Look below for the lines from the one with "localparam logic [7:0] K_M" to the one with "hold_m_n, hold_sp, hold_sp_n;", and copy exactly those lines, both ends included.

DATA PROVIDED: Begin

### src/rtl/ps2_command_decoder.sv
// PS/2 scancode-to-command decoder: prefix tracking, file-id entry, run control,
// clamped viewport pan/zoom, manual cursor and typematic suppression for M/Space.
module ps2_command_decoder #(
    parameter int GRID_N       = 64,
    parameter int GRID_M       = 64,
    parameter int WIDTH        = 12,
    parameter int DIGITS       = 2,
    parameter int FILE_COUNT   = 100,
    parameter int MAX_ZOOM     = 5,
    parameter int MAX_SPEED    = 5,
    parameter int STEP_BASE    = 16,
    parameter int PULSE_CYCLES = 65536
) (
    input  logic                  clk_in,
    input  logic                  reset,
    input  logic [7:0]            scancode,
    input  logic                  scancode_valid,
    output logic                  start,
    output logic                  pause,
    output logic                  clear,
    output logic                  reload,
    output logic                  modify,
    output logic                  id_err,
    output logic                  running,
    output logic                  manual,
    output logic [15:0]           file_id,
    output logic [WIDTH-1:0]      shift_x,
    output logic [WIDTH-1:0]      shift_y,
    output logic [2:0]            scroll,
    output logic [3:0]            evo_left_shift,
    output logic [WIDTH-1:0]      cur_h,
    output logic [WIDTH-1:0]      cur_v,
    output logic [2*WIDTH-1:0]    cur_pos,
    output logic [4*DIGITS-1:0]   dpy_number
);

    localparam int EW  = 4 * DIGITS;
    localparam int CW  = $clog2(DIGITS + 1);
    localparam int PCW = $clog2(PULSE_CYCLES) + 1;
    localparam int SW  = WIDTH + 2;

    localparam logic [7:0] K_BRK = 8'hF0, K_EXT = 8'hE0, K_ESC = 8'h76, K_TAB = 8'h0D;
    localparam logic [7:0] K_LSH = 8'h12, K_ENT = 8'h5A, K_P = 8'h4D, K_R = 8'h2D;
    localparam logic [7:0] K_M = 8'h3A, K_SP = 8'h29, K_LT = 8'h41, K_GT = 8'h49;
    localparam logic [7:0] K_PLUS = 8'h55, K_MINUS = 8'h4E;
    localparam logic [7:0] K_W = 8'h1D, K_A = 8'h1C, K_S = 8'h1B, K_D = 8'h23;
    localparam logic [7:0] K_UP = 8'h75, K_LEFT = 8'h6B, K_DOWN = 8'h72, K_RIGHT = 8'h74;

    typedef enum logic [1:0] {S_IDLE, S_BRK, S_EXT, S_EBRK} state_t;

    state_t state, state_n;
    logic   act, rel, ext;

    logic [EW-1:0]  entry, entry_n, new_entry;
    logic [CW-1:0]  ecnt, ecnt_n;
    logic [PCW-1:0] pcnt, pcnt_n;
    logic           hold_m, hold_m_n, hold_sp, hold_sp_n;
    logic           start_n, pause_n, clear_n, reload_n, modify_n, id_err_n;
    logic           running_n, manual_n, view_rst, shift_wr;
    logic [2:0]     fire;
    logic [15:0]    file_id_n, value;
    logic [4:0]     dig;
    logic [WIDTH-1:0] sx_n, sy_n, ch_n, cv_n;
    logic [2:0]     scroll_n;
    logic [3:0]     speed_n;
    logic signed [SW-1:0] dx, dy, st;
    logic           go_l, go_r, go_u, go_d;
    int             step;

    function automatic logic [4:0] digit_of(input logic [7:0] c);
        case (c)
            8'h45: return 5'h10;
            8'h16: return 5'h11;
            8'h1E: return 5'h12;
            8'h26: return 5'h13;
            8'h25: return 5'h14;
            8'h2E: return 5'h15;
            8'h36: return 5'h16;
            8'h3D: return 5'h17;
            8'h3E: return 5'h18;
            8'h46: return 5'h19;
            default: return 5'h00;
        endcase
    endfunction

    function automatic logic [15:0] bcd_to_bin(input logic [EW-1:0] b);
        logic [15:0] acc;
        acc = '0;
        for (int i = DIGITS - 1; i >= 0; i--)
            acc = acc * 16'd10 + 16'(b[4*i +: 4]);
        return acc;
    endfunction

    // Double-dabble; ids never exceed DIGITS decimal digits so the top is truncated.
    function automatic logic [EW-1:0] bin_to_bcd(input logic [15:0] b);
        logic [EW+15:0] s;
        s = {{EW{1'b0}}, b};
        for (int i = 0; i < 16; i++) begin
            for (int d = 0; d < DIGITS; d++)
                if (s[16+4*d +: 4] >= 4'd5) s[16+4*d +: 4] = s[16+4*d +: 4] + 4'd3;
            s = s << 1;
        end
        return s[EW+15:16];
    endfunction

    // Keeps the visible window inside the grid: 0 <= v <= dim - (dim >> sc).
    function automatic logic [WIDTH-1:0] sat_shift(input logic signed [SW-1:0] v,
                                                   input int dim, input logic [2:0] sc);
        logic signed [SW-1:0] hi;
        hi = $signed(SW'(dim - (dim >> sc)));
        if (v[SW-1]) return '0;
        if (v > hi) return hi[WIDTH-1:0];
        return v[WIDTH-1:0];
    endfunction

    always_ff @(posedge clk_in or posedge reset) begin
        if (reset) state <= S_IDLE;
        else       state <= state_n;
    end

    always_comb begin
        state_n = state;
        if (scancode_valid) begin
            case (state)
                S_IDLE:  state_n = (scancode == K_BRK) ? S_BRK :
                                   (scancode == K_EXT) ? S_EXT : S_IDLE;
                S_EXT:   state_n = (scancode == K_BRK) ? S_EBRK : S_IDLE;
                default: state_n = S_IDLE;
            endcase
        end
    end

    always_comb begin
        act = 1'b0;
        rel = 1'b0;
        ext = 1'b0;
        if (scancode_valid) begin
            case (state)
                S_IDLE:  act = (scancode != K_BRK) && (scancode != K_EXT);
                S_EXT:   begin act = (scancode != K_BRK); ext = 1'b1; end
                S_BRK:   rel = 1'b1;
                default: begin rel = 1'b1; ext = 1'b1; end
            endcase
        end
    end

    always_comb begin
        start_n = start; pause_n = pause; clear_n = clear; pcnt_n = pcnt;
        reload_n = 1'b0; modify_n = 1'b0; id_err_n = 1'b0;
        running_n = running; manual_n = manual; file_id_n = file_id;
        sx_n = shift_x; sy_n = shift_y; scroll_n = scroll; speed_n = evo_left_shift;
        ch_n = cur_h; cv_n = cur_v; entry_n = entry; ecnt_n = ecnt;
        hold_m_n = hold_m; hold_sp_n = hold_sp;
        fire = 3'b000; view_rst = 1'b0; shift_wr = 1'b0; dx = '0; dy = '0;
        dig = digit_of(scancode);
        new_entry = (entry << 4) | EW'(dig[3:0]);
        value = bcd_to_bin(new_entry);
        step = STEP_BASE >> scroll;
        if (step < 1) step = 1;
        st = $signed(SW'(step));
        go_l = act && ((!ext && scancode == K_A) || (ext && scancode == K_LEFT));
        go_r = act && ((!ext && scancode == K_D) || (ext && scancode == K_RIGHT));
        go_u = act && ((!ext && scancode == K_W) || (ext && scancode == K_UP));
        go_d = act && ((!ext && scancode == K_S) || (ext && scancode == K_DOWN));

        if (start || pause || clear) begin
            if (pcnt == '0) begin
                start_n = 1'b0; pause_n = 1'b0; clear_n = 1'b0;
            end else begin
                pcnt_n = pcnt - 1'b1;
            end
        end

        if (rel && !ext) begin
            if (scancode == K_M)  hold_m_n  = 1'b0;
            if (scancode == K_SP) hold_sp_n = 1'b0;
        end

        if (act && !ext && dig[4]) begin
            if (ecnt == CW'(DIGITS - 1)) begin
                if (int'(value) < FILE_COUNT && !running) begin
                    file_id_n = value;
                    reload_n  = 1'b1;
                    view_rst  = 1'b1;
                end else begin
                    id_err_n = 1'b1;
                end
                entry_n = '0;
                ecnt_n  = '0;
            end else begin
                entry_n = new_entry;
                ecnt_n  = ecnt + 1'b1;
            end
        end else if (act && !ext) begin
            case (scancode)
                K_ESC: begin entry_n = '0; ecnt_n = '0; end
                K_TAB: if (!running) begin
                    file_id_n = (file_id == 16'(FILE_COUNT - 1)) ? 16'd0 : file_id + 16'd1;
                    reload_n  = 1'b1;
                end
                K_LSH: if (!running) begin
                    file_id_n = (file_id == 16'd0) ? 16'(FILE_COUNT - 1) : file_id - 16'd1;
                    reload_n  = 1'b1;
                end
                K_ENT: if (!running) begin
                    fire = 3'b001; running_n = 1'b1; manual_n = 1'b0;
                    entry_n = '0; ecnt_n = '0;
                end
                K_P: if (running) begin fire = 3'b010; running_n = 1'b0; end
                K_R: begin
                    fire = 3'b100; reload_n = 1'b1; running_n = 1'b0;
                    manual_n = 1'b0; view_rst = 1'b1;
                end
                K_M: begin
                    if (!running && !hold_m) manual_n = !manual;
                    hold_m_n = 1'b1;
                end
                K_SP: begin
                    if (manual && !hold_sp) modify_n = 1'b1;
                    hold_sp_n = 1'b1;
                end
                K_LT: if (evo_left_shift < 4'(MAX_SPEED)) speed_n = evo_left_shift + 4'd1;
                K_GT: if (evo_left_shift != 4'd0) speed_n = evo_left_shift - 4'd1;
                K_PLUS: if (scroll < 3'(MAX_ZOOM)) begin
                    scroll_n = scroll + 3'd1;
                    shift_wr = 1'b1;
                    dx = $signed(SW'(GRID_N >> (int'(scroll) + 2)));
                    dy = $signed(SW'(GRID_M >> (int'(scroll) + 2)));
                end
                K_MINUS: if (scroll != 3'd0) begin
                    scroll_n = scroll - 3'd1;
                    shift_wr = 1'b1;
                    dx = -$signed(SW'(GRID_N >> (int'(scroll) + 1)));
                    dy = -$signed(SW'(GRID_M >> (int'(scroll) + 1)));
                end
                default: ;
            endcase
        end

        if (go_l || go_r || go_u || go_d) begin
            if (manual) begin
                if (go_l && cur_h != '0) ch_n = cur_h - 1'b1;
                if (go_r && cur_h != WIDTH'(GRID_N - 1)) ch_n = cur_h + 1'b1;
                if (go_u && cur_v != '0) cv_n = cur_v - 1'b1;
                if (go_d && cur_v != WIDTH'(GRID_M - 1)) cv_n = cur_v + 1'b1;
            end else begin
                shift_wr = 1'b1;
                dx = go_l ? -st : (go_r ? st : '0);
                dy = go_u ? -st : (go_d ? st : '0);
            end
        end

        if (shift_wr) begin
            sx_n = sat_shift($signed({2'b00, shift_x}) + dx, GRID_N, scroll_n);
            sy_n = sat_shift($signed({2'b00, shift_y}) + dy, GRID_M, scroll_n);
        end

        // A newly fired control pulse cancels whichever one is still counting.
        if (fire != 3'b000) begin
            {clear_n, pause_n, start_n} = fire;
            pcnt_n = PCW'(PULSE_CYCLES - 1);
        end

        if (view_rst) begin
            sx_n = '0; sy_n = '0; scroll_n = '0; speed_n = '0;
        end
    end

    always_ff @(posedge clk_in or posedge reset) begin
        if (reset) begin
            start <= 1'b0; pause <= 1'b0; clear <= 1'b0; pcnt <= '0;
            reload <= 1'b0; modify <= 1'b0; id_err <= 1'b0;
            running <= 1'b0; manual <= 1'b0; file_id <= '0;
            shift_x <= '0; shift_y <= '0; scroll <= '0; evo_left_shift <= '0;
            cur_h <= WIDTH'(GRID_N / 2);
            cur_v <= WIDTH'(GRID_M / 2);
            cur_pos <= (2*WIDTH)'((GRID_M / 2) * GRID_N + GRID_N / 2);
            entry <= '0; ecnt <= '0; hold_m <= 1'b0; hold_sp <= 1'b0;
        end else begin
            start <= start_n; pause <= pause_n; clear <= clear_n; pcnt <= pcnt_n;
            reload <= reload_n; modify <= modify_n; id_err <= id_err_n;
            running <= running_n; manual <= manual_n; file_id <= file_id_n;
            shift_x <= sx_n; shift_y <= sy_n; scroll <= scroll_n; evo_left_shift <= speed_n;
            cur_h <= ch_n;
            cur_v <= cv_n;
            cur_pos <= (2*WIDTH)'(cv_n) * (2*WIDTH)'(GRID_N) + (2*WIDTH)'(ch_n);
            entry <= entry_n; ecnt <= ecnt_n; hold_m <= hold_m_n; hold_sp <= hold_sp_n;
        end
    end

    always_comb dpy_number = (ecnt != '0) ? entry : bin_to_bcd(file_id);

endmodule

DATA PROVIDED: End

*FINISHED TASK*.
    localparam logic [7:0] K_M = 8'h3A, K_SP = 8'h29, K_LT = 8'h41, K_GT = 8'h49;
    localparam logic [7:0] K_PLUS = 8'h55, K_MINUS = 8'h4E;
    localparam logic [7:0] K_W = 8'h1D, K_A = 8'h1C, K_S = 8'h1B, K_D = 8'h23;
    localparam logic [7:0] K_UP = 8'h75, K_LEFT = 8'h6B, K_DOWN = 8'h72, K_RIGHT = 8'h74;

    typedef enum logic [1:0] {S_IDLE, S_BRK, S_EXT, S_EBRK} state_t;

    state_t state, state_n;
    logic   act, rel, ext;

    logic [EW-1:0]  entry, entry_n, new_entry;
    logic [CW-1:0]  ecnt, ecnt_n;
    logic [PCW-1:0] pcnt, pcnt_n;
    logic           hold_m, hold_m_n, hold_sp, hold_sp_n;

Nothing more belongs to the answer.